* _EXERCISE BRIEF_
Every line of the material below should be repeated exactly.

* _RECORDS SUPPLIED_

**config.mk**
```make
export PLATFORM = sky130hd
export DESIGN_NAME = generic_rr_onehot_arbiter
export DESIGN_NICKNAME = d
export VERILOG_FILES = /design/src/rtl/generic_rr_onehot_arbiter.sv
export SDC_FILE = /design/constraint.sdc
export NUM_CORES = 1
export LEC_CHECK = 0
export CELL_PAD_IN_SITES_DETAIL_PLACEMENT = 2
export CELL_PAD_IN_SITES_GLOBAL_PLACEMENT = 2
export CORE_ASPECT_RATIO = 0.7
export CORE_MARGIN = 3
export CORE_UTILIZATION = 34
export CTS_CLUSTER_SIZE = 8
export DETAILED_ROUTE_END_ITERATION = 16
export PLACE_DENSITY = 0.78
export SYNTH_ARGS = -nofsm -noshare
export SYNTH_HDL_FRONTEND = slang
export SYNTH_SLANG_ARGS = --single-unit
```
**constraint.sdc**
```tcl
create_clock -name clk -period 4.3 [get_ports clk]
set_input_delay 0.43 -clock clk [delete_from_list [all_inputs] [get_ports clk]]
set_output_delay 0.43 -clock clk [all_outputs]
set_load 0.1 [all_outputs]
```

* _RESULT_
**config.mk**
```make
export PLATFORM = sky130hd
export DESIGN_NAME = generic_rr_onehot_arbiter
export DESIGN_NICKNAME = d
export VERILOG_FILES = /design/src/rtl/generic_rr_onehot_arbiter.sv
export SDC_FILE = /design/constraint.sdc
export NUM_CORES = 1
export LEC_CHECK = 0
export CELL_PAD_IN_SITES_DETAIL_PLACEMENT = 2
export CELL_PAD_IN_SITES_GLOBAL_PLACEMENT = 2
export CORE_ASPECT_RATIO = 0.7
export CORE_MARGIN = 3
export CORE_UTILIZATION = 34
export CTS_CLUSTER_SIZE = 8
export DETAILED_ROUTE_END_ITERATION = 16
export PLACE_DENSITY = 0.78
export SYNTH_ARGS = -nofsm -noshare
export SYNTH_HDL_FRONTEND = slang
export SYNTH_SLANG_ARGS = --single-unit
```
**constraint.sdc**
```tcl
create_clock -name clk -period 4.3 [get_ports clk]
set_input_delay 0.43 -clock clk [delete_from_list [all_inputs] [get_ports clk]]
set_output_delay 0.43 -clock clk [all_outputs]
set_load 0.1 [all_outputs]
```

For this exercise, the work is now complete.